WHAT THE TASK REQUIRES:
From the data underneath, reproduce exactly the stretch that begins at the line with "210 | 0.0922 |" and ends after the line with "or3_1 340, nor4_2 160, clkdlybuf4s50_1 500".

Top of LISTED RECORDS

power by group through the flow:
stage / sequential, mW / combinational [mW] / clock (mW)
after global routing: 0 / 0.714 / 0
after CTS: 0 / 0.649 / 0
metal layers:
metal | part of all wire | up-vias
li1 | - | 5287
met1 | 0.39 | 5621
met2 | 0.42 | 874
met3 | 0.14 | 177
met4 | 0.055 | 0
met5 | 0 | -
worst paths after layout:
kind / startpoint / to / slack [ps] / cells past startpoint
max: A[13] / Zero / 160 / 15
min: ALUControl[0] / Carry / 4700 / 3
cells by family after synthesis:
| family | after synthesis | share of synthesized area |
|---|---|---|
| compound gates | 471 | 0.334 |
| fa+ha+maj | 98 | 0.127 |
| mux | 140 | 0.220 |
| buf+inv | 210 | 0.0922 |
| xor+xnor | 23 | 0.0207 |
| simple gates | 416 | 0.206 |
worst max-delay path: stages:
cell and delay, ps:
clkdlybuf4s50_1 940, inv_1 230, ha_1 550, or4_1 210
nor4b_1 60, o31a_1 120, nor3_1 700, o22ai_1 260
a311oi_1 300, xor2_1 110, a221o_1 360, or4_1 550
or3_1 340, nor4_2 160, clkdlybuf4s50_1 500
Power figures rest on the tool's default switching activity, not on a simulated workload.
--- flow/design.v ---
module fp_multiplier (
    input [31:0] a,        
    input [31:0] b,        
    output [31:0] product  
);
    wire sign_a = a[31];
    wire sign_b = b[31];
    wire [7:0] exp_a = a[30:23];
    wire [7:0] exp_b = b[30:23];
    wire [22:0] mant_a = a[22:0];
    wire [22:0] mant_b = b[22:0];
    wire sign_result = sign_a ^ sign_b;
    wire is_zero_a = (exp_a == 8'h00 && mant_a == 23'h0);
    wire is_zero_b = (exp_b == 8'h00 && mant_b == 23'h0);
    wire is_inf_a = (exp_a == 8'hFF && mant_a == 23'h0);
    wire is_inf_b = (exp_b == 8'hFF && mant_b == 23'h0);
    wire is_nan_a = (exp_a == 8'hFF && mant_a != 23'h0);
    wire is_nan_b = (exp_b == 8'hFF && mant_b != 23'h0);
    wire is_nan = is_nan_a | is_nan_b;
    wire is_zero = (is_zero_a | is_zero_b) & ~(is_inf_a | is_inf_b);
    wire is_inf = (is_inf_a | is_inf_b) & ~is_zero;
    wire [8:0] exp_result = exp_a + exp_b - 8'd127;
    wire [47:0] mant_result = {1'b1, mant_a} * {1'b1, mant_b};
    reg [22:0] final_mantissa;
    reg [7:0] final_exponent;
	always @(*) begin
    if (mant_result[47]) begin
        final_mantissa = mant_result[46:24];   
        final_exponent = exp_result + 1;       
    end else begin
        final_mantissa = mant_result[45:23];   
        final_exponent = exp_result;
    end
	end
    assign product = (is_nan) ? 32'h7FC00000 :                   
                     (is_inf) ? {sign_result, 8'hFF, 23'h0} :   
                     (is_zero) ? 32'h0 :                        
                     {sign_result, final_exponent[7:0], final_mantissa[22:0]};  
endmodule
--- flow/run.sh ---
#!/bin/bash
# OpenROAD 26Q1-2900-gdf79404cd8, Yosys 0.63+post, stock flow scripts
make -C /OpenROAD-flow-scripts/flow DESIGN_CONFIG=/design/flow/config.mk WORK_HOME=/design/flow/orfs finish
--- flow/config.mk ---
export PLATFORM = sky130hd
export DESIGN_NAME = fp_multiplier
export DESIGN_NICKNAME = fp_multiplier
export VERILOG_FILES = /design/flow/design.v
export SDC_FILE = /design/flow/constraint.sdc
export NUM_CORES = 4
export LEC_CHECK = 1
export CORE_UTILIZATION = 30
--- flow/constraint.sdc ---
current_design fp_multiplier

set clk_period 23.1
set clk_io_pct 0.2

create_clock -name clk0 -period $clk_period

set non_clock_inputs [all_inputs -no_clocks]
set_input_delay [expr $clk_period * $clk_io_pct] -clock clk0 $non_clock_inputs
set_output_delay [expr $clk_period * $clk_io_pct] -clock clk0 [all_outputs]
### design/flow/design.v
module fp_adder(
    input [31:0] a,     
    input [31:0] b,     
    output [31:0] sum   
);
wire sign_a, sign_b;
wire [7:0] exp_a, exp_b;
wire [23:0] mant_a, mant_b;
assign sign_a = a[31];
assign sign_b = b[31];
assign exp_a = a[30:23];
assign exp_b = b[30:23];
assign mant_a = {1'b1, a[22:0]};   
assign mant_b = {1'b1, b[22:0]};   
wire [7:0] exp_diff;
wire [23:0] shifted_mant_a, shifted_mant_b;
wire [24:0] mant_sum;
reg [23:0] mantissa_result;
reg [7:0] exp_result;
reg sign_result;
reg [31:0] final_sum;
assign exp_diff = (exp_a > exp_b) ? (exp_a - exp_b) : (exp_b - exp_a);
assign shifted_mant_a = (exp_a > exp_b) ? mant_a : (mant_a >> exp_diff);
assign shifted_mant_b = (exp_b > exp_a) ? mant_b : (mant_b >> exp_diff);
assign mant_sum = (sign_a == sign_b) ? (shifted_mant_a + shifted_mant_b) : (shifted_mant_a - shifted_mant_b);
always @(*) begin
    if (mant_sum[24]) begin
        mantissa_result = mant_sum[24:1];
        exp_result = ((exp_a > exp_b) ? exp_a : exp_b) + 1;
    end else begin
        mantissa_result = mant_sum[23:0];
        exp_result = (exp_a > exp_b) ? exp_a : exp_b;
    end
    sign_result = (mant_sum == 0) ? 1'b0 : ((shifted_mant_a > shifted_mant_b) ? sign_a : sign_b);
    if (mantissa_result == 0) begin
        final_sum = 32'b0;   
    end else begin
        final_sum = {sign_result, exp_result, mantissa_result[22:0]};
    end
end
assign sum = final_sum;
endmodule
### design/flow/run.sh
#!/bin/bash
# OpenROAD 26Q1-2900-gdf79404cd8, Yosys 0.63+post, stock flow scripts
make -C /OpenROAD-flow-scripts/flow DESIGN_CONFIG=/design/flow/config.mk WORK_HOME=/design/flow/orfs finish
### design/flow/config.mk
export PLATFORM = sky130hd
export DESIGN_NAME = fp_adder
export DESIGN_NICKNAME = fp_adder
export VERILOG_FILES = /design/flow/design.v
export SDC_FILE = /design/flow/constraint.sdc
export NUM_CORES = 4
export LEC_CHECK = 1
export CORE_UTILIZATION = 30
### design/flow/constraint.sdc
current_design fp_adder

set clk_period 30.6
set clk_io_pct 0.2

create_clock -name clk0 -period $clk_period

set non_clock_inputs [all_inputs -no_clocks]
set_input_delay [expr $clk_period * $clk_io_pct] -clock clk0 $non_clock_inputs
set_output_delay [expr $clk_period * $clk_io_pct] -clock clk0 [all_outputs]
==> impl_metrics.yaml <==
# generated from flow reports
yosys:
  avgSynthCellArea_sq_um: 6.806
  syn_inst: 1074
  yosys_cells: 1074
  area_leaders: "mux2i_1, ha_1, a21oi_1"
  yosysTopAreaCell: "mux2i_1"
  yosysTopAreaCellShare_pct: 12.19
  syn_area_sq_um: 7310
  yosysWarnings: 1
  ys_chip_area_sq_um: 7310
  synth_seq_share_pct: 0
  ys_types: 93
run:
  warnings: 64
  cap_violations: 0
floorplan:
  fp-utilization_pct: 30.86
  die_h_um: 158.1
  chip_area_sq_um: 24990
  core_sq_um: 23680
  io_pins: 96
  die_w_um: 158.1
  rows: 56
final_timing:
  worstMarginPinSlew_ps: 854.6
  slew_violations: 0
  min_period_over_period_pct: 68.26
  fmax_mhz: 47.88
  setup_ws_ps: 9714
  rsz0062_at_grt: "false"
  setup_tns_ps: 0
  hold_ws_ps: 13320
  finalSetupViolations: 0
  period_minus_slack_ps: 20890
  hold_viol_final: 0
  slew_headroom_pct: 42.71
worst_setup_path:
  cp-start-kind: "primary input"
  slowest_delay_ps: 720
  critPathArrivalTime_ps: 14770
  critPathCaptureType: "output port"
  path_delay_family: "simple AND/OR/NAND/NOR gates"
  critPathRequiredTime_ps: 24480
  cp_num_buf_inv: 5
  critPathMaxFanout: 53
  path_class: "in -> out"
  slowest_stage: "nor4_4"
cells_and_area:
  drive_gt1_share_pct: 6.600
  syn2layout_area_growth_pct: 15.11
  most-common-layout-cells: "nand2_1, nor2_1, clkdlybuf4s50_1"
  finalNonFillerCells: 1425
  fillers: 2599
  final_util_pct: 35.53
  flops: 0
  stdcell_area_sq_um: 8414
  register_area_sq_um: 0
  clockBufferCount: 0
  lay_top_count: "nand2_1"
place:
  dp_slack_ps: 9739
  port_buffers: 96
  gp_congestion: 1.033
  placedCellCount: 1425
  dp_hpwl_um: 22880
  placed_area_sq_um: 8414
pwr:
  pwr_density_cell_nw_per_um2: 49.98
  fin_total_pwr_uw: 420.6
  power_leakage_nw: 3.419
  peakVddDrop_v: 0.00001889
route:
  drtPass1Iterations: 5
  num_antenna_cells: 0
  route.detailed.wl_per_inst_um: 19.74
  drt_iter0_drc: 790
  via_per_inst: 5.903
  drc: 0
  num_vias: 8412
  routed_wl_um: 28130
  postRouteAntennaNets: 0
global_routing:
  grt_antenna_before_repair: 0
  grt_pass1_vias: 7661
  gr-total-overflow: 0
  grt_pass1_wl_um: 43840
  track_usage_pct: 22.92
  grt_max_degree: 54
clock_tree:
  postCtsSetupBuffers: 0
  post_cts_resized: 0
  postCtsHoldBufs: 0
min_path:
  hold_path_class: "in -> out"
run_status:
  status: "complete, no violations"
## worst min-delay path: stages
cell and delay (ps):
clkdlybuf4s50_1 480, mux2i_1 160, nor2_1 50, clkdlybuf4s50_1 390
## cells in the mapped netlist, types with 8 or more instances
master and instances:
o21ai_0 59, nor2b_1 15, nand3_1 28, a31oi_1 8, nor2_1 108, mux2_2 14, o31ai_1 28, a221oi_1 8
a211o_1 8, nand2_1 110, a21o_1 11, a211oi_1 17, nor4_1 12, o31a_1 8, buf_2 22, inv_1 54
xor2_1 11, and3_1 14, a22o_1 9, ha_1 65, mux2i_1 89, a21oi_1 87, o211ai_1 13, nor3_1 27
xnor2_1 24, clkbuf_1 38, nand4_1 10
## final cells by class
type	instances	area, sq um	share of cell area, %
inverters	55	206.4	2.454
multi-input cells	943	6758	80.31
well taps	319	399.1	4.743
repair buffers	108	1051	12.49
## path summary, 6_finish.rpt
kind / from / endpoint / slack [ps] / cells after the start
setup / recovery: a[23] / sum[30] / 9710 / 26
hold / removal: a[31] / sum[31] / 13320 / 4
## power by group
part	switching (mW)	internal (mW)	total (mW)
clock network	0	0	0
logic	0.246	0.175	0.421
registers	0	0	0
total	0.246	0.175	0.421
## cell families (layout without fill, tap and decap cells)
family                     count (synthesis)  after routing  share of synthesized area [%]
adders and majority gates                 69             69                          12.22
xor gates and xnor gates                  39             39                          5.084
muxes                                    110            110                          16.50
and+or+nand+nor                          366            366                          23.72
buffers and inverters                    131            163                          8.045
AOI/OAI and AO/OA                        359            359                          34.42
## metal layers
metal,GRT usage (%),routed length [um],vias up
li1,-,-,4092
met2,34.82,12110,359
met5,0,0,-
met4,7.280,1035,0
met3,2.369,2068,48
met1,33.78,12920,3913
Power and IR drop assume default switching activity.
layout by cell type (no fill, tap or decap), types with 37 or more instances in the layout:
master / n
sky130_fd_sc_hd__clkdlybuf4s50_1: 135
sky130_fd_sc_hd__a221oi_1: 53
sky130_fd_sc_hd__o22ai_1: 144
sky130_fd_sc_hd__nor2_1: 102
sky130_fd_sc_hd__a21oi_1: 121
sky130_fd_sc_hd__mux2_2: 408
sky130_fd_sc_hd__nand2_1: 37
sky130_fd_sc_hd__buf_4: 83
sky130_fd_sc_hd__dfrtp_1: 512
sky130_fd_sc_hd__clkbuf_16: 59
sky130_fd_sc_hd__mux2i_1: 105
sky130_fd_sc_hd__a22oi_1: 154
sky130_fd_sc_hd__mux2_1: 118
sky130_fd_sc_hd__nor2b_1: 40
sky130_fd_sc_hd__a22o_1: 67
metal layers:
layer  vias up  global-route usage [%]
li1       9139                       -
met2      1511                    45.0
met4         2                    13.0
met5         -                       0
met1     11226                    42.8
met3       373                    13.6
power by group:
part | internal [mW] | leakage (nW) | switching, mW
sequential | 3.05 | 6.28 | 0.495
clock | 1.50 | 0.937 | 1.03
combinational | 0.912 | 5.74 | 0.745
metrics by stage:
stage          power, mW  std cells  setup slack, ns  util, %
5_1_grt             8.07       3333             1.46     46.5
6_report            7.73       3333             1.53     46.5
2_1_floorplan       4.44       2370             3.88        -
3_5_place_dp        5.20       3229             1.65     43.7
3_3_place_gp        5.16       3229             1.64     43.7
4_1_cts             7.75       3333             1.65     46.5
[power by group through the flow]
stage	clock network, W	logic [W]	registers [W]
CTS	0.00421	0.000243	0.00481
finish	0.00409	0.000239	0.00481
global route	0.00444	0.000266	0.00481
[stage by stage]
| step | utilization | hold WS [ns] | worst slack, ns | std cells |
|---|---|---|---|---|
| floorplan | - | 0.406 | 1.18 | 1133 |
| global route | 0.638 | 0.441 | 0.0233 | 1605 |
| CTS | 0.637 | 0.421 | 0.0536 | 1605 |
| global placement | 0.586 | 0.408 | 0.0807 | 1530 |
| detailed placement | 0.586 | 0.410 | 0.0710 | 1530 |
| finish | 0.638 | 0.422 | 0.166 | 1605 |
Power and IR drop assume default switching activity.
module signalunit
	(input clk,
	 input reset,
	 input[11:0] flags,
	 input zero,
	 output Mwrite,
	 output IRwrite,
   output PCsave,
	 output Mread,
	 output regwrite,
	 output[1:0] regdst,
	 output[1:0] regsrc,
	 output[1:0] ALUsrcA,
	 output[1:0] ALUsrcB,
	 output[3:0] ALUop,
	 output NZCVwrite,
	 output [1:0] immsrc,
	 output regbdst);
  wire [4:0] s_if;
  wire [8:0] s_alu;
  wire [1:0] s_mem;
  wire [4:0] s_wb;
  wire [11:0] stege1,stage2,stage3,stage4;
  oneStep Next_step(.clk (clk), .reset (reset), .new_flag (flags), .step1 (stege1), .step2(stage2), .step3(stage3), .step4(stage4));
  signalcontrol bring_if(.flags (stage1), .zero (zero), .s1 (s_if), .s2 (), .s3 (),.s4 ());
  signalcontrol bring_alu(.flags (stage2), .zero (zero), .s1 (), .s2 (s_alu), .s3 (),.s4 ()); 
  signalcontrol bring_mem(.flags (stage3), .zero (zero), .s1 (), .s2 (), .s3 (s_mem),.s4 ()); 
  signalcontrol bring_wb(.flags (stage4), .zero (zero), .s1 (), .s2 (), .s3 (),.s4 (s_wb)); 
  assign IRwrite=s_if[4];
  assign PCsave=s_if[3];
  assign immsrc=s_if[2:1];
  assign regbdst=s_if[0];
  assign ALUsrcA=s_alu[8:7];
  assign ALUsrcB=s_alu[6:5];
  assign ALUop=s_alu[4:1];
  assign NZCVwrite=s_alu[0];
  assign Mwrite=s_mem[1];
  assign Mread=s_mem[0];
  assign regwrite=s_wb[4];
  assign regdst=s_wb[3:2];
  assign regsrc=s_wb[1:0];
endmodule
**design/flow/design.v**
```verilog
module axi_gpio (
    input  wire        clk,
    input  wire        rst,
    input  wire [31:0]  awaddr,
    input  wire        awvalid,
    output wire        awready,
    input  wire [31:0] wdata,
    input  wire [3:0]  wstrb,
    input  wire        wvalid,
    output wire        wready,
    output wire [1:0]  bresp,
    output wire        bvalid,
    input  wire        bready,
    input  wire [31:0]  araddr,
    input  wire        arvalid,
    output wire        arready,
    output wire [31:0] rdata,
    output wire [1:0]  rresp,
    output wire        rvalid,
    input  wire        rready,
    input  wire [31:0] gpio_in,               
    output reg  [31:0] gpio_out,              
    output reg  [31:0] gpio_output_enable,    
    output wire        irq                    
);
    localparam GPIO_OUT_ADDR      = 8'h00;   
    localparam GPIO_OUTPUT_EN_ADDR = 8'h04;  
    localparam GPIO_IN_ADDR       = 8'h08;   
    localparam GPIO_INT_EN_ADDR   = 8'h0C;   
    localparam GPIO_INT_STAT_ADDR = 8'h10;  
    localparam GPIO_INT_CLEAR_ADDR = 8'h14;  
    reg        axi_awready;
    reg        axi_wready;
    reg [1:0]  axi_bresp;
    reg        axi_bvalid;
    reg        axi_arready;
    reg [31:0] axi_rdata;
    reg [1:0]  axi_rresp;
    reg        axi_rvalid;
    reg [31:0] gpio_int_enable;   
    reg [31:0] gpio_int_status;   
    reg [31:0] gpio_in_reg;       
    assign awready = axi_awready;
    assign wready  = axi_wready;
    assign bresp   = axi_bresp;
    assign bvalid  = axi_bvalid;
    assign arready = axi_arready;
    assign rdata   = axi_rdata;
    assign rresp   = axi_rresp;
    assign rvalid  = axi_rvalid;
    assign irq = |gpio_int_status;  
    always @(posedge clk or posedge rst) begin
        if (rst) begin
            axi_awready       <= 1'b0;
            axi_wready        <= 1'b0;
            axi_bvalid        <= 1'b0;
            axi_bresp         <= 2'b00;  
            gpio_out          <= 32'b0;
            gpio_output_enable <= 32'b0;
            gpio_int_enable   <= 32'b0;
            gpio_int_status   <= 32'b0;
        end else begin
            if (awvalid && !axi_awready) begin
                axi_awready <= 1'b1;
            end else begin
                axi_awready <= 1'b0;
            end
            if (wvalid && !axi_wready) begin
                axi_wready <= 1'b1;
                case (awaddr[7:0])
                    GPIO_OUT_ADDR:      gpio_out <= wdata;
                    GPIO_OUTPUT_EN_ADDR: gpio_output_enable <= wdata;
                    GPIO_INT_EN_ADDR:   gpio_int_enable <= wdata;
                    GPIO_INT_CLEAR_ADDR: gpio_int_status <= gpio_int_status & ~wdata;  
                    default:            ;  
                endcase
            end else begin
                axi_wready <= 1'b0;
            end
            if (axi_wready &&  wvalid && !axi_bvalid) begin
                axi_bvalid <= 1'b1;
                axi_bresp  <= 2'b00;  
            end else if (bready && axi_bvalid) begin
                axi_bvalid <= 1'b0;
            end
        end
    end
    always @(posedge clk or posedge rst) begin
        if (rst) begin
            axi_arready <= 1'b0;
            axi_rvalid  <= 1'b0;
            axi_rresp   <= 2'b00;  
            axi_rdata   <= 32'b0;
        end else begin
            if (arvalid && !axi_arready) begin
                axi_arready <= 1'b1;
            end else begin
                axi_arready <= 1'b0;
            end
            if (arvalid && !axi_rvalid) begin
                case (araddr[7:0])
                    GPIO_OUT_ADDR:      axi_rdata <= gpio_out;
                    GPIO_OUTPUT_EN_ADDR: axi_rdata <= gpio_output_enable;
                    GPIO_IN_ADDR:       axi_rdata <= gpio_in;
                    GPIO_INT_EN_ADDR:   axi_rdata <= gpio_int_enable;
                    GPIO_INT_STAT_ADDR: axi_rdata <= gpio_int_status;
                    default:            axi_rdata <= 32'b0;  
                endcase
                axi_rvalid <= 1'b1;
                axi_rresp  <= 2'b00;  
            end else if (rready && axi_rvalid) begin
                axi_rvalid <= 1'b0;
            end
        end
    end
    always @(posedge clk or posedge rst) begin
        if (rst) begin
            gpio_int_status <= 32'b0;
            gpio_in_reg     <= 32'b0;
        end else begin
            gpio_in_reg <= gpio_in;  
            gpio_int_status <= gpio_int_status |
                               ((gpio_in ^ gpio_in_reg) & gpio_int_enable);  
        end
    end
endmodule
```
### flow/design.v
module Periphery_RAM(reset, rd, wr, addr, rdata, wdata);
    input reset, rd, wr;
    input [31:0] addr;
    input [31:0] wdata;
    output reg [31:0] rdata;
    reg [31:0] TH;
    reg [31:0] TL;
    reg [2:0] TCON;
    reg [7:0] led;
    reg [11:0] digi;
    reg [31:0] systick;
    always @ (*) begin
        if(rd) begin
            case(addr)
                32'h40000000: rdata <= TH;
                32'h40000004: rdata <= TL;
                32'h40000008: rdata <= {29'b0, TCON};
                32'h4000000c: rdata <= {24'b0, led};
                32'h40000010: rdata <= {20'b0, digi};
                32'h40000014: rdata <= systick;
                default: rdata <= 32'b0;
            endcase
        end
        else rdata <= 32'b0;
        if(wr) begin
            case(addr)
                32'h40000000: TH <= wdata;
                32'h40000004: TL <= wdata;
                32'h40000008: TCON <= wdata[2:0];
                32'h4000000c: led <= wdata[7:0];
                32'h40000010: digi <= wdata[11:0];
            endcase
        end
    end
endmodule
### flow/run.sh
#!/bin/bash
# OpenROAD 26Q1-2900-gdf79404cd8, Yosys 0.63+post, stock flow scripts
make -C /OpenROAD-flow-scripts/flow DESIGN_CONFIG=/design/flow/config.mk WORK_HOME=/design/flow/orfs finish
### flow/config.mk
export PLATFORM = sky130hd
export DESIGN_NAME = Periphery_RAM
export DESIGN_NICKNAME = Periphery_RAM
export VERILOG_FILES = /design/flow/design.v
export SDC_FILE = /design/flow/constraint.sdc
export NUM_CORES = 4
export LEC_CHECK = 1
export CORE_UTILIZATION = 40
### flow/constraint.sdc
current_design Periphery_RAM

set clk_period 7.2
set clk_io_pct 0.2

create_clock -name clk0 -period $clk_period

set non_clock_inputs [all_inputs -no_clocks]
set_input_delay [expr $clk_period * $clk_io_pct] -clock clk0 $non_clock_inputs
set_output_delay [expr $clk_period * $clk_io_pct] -clock clk0 [all_outputs]
==> flow_metrics.py <==
# Auto-generated metrics
metrics = {
    "drt": {
        "route.detailed.drc": 0,
        "first_iter_violations": 64,
        "antenna_cells": 0,
        "vias": 1771,
        "routed_wl_um": 4736,
        "detail-route-antenna-nets": 0,
        "wl_per_cell_um": 12.63,
        "drt_first_pass_iters": 4,
        "routed_via_density": 4.723,
    },
    "sta": {
        "worst_slew_pin_slew_ps": 742.2,
        "slew_headroom_pct": 50.37,
        "untimed_endpoints": 87,
        "unclocked_regs": 87,
        "setup_tns_ps": 0,
        "hold_violations": 0,
        "rsz0062_at_grt": "no",
        "fmax_mhz": 194.0,
        "finalClockPeriodUsage_pct": 71.59,
        "drv_slew": 0,
        "fin_crit_ps": 5154,
        "setup_viol": 0,
    },
    "floorplan": {
        "die-area_um2": 5899,
        "die_h_um": 76.81,
        "row_count": 26,
        "core_um2": 5238,
        "io_pins": 99,
        "floorplan.core_util_pct": 42.74,
        "die_w_um": 76.81,
    },
    "finish": {
        "lay_top_count": "clkdlybuf4s50_1",
        "utilization_pct": 62.28,
        "drive_above_1_share_pct": 6.230,
        "comb_area_um2": 869.6,
        "fillers": 458,
        "lay_top_cells": "clkdlybuf4s50_1 (97), dlxtn_1 (87), mux2i_1 (29), nor2_1 (24), a2bb2oi_1 (10)",
        "seq_area_um2": 1306,
        "area_growth_pct": 45.72,
    },
    "clocking": {
        "ctsResizeCount": 0,
        "postCtsHoldBufs": 0,
        "postCtsSetupBuffers": 0,
    },
    "run": {
        "warnings": 34,
        "cap_violations": 0,
    },
    "yosys": {
        "yosysWarnings": 33,
        "synth_area_per_cell_um2": 10.41,
        "ys_area_um2": 2238,
        "yosys_cells": 215,
        "ys.flops": 87,
        "synth_cells": 215,
        "ys_types": 24,
        "synth_area_um2": 2238,
    },
    "pwr": {
        "p_leak_nw": 1.410,
        "ir_drop_uv": 21.56,
        "pwr_density_cell_nw_per_um2": 33.82,
    },
    "setup_path": {
        "setup.worst_path.end": "rdata[23]",
        "required_ps": 5760,
        "crit_start": "addr[4]",
        "cp_max_fo": 20,
        "path_class": "in2out",
        "start_kind": "input port",
        "critPathArrivalTime_ps": 3710,
        "crit_path_end_kind": "primary output",
    },
    "grt": {
        "grt_max_degree": 43,
        "antenna_found_initial": 0,
        "grt_usage_pct": 16.97,
        "first_global_vias": 1672,
        "overflow": 0,
        "grt_first_pass_wirelength_um": 7879,
    },
    "worst_hold_path": {
        "worstHoldPathType": "in2out",
        "holdPathStages": 5,
    },
    "place": {
        "io_buffers": 98,
        "gp_routability_congestion": 0.7226,
        "dpl.hpwl_um": 3532,
    },
    "run_status": {
        "outcome": "completed",
    },
}
==> critical path, stage by stage <==
cell,delay [ps]
clkdlybuf4s50_1,740
nor2_1,320
nand2_1,80
or3_4,460
nor2_1,160
clkdlybuf4s50_1,500
==> report_power, final <==
part           leakage, nW  total [W]  switching, W  internal [W]
Clock                    0          0             0             0
Sequential           0.709  0.0000357    0.00000532     0.0000304
Combinational        0.701  0.0000746     0.0000252     0.0000494
==> sequential cells by signal (all words and copies together) (netlist names) <==
| register | cells |
|---|---|
| TH | 32 |
| TL | 32 |
| digi | 12 |
| led | 8 |
| TCON | 3 |
==> how the worst min path moves through the flow <==
stage | from | end | slack (ps)
CTS | addr[2] | rdata[29] | 3970
global route | addr[2] | rdata[29] | 4010
finish | addr[2] | rdata[29] | 3970
==> metal layers <==
metal | vias up | wire, um | global-route usage (%)
met1 | 790 | 2023 | 23.37
li1 | 920 | - | -
met3 | 0 | 462 | 4.716
met5 | - | 0 | 0
met2 | 61 | 2249 | 29.20
met4 | 0 | 0 | 0
==> cells by family after synthesis <==
family,Yosys count,share of synthesized area (%)
buffers and inverters,11,2.794
latches,87,58.52
muxes,32,15.99
and+or+nand+nor,67,16.66
AOI/OAI and AO/OA,18,6.204
==> cell usage after synthesis <==
cell type	count	area share, %
nand3_1	3	0.67
nor2b_1	4	1.1
mux4_2	3	3.0
or3_1	1	0.28
nor2_2	5	1.4
nor3b_1	1	0.34
nor4_2	3	1.7
and2_1	5	1.4
buf_2	5	1.1
nand2_1	6	1.0
dlxtn_1	87	59
a2bb2oi_1	10	3.9
nand4b_1	3	1.2
buf_1	1	0.17
or3_4	1	0.50
buf_6	2	1.0
mux2i_1	29	13
nor4_1	4	1.1
clkbuf_1	3	0.50
nor2_1	24	4.0
a21oi_2	3	1.2
nand2b_1	3	0.84
nand4_1	4	1.1
o21ai_0	5	1.1
==> final cells by class <==
class                   count  share of cell area (%)
flip-flops and latches     87                   40.05
well taps                  70                   2.685
repair buffers            101                   30.61
multi-input cells         117                   26.66
==> through the flow <==
stage	hold WS, ps	total power, W	std cells	setup WS (ps)	area (um^2)
2_1_floorplan	3085	0.00006713	215	3282	2238
3_5_place_dp	3970	0.0001112	375	2023	3262
5_1_grt	4014	0.0001198	375	1881	3262
6_report	3966	0.0001103	375	2046	3262
4_1_cts	3975	0.0001114	375	2016	3262
3_3_place_gp	3979	0.0001098	375	2050	3262
Power and IR drop assume default switching activity.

Bottom of LISTED RECORDS

ANSWER AREA:
| buf+inv | 210 | 0.0922 |
| xor+xnor | 23 | 0.0207 |
| simple gates | 416 | 0.206 |
worst max-delay path: stages:
cell and delay, ps:
clkdlybuf4s50_1 940, inv_1 230, ha_1 550, or4_1 210
nor4b_1 60, o31a_1 120, nor3_1 700, o22ai_1 260
a311oi_1 300, xor2_1 110, a221o_1 360, or4_1 550
or3_1 340, nor4_2 160, clkdlybuf4s50_1 500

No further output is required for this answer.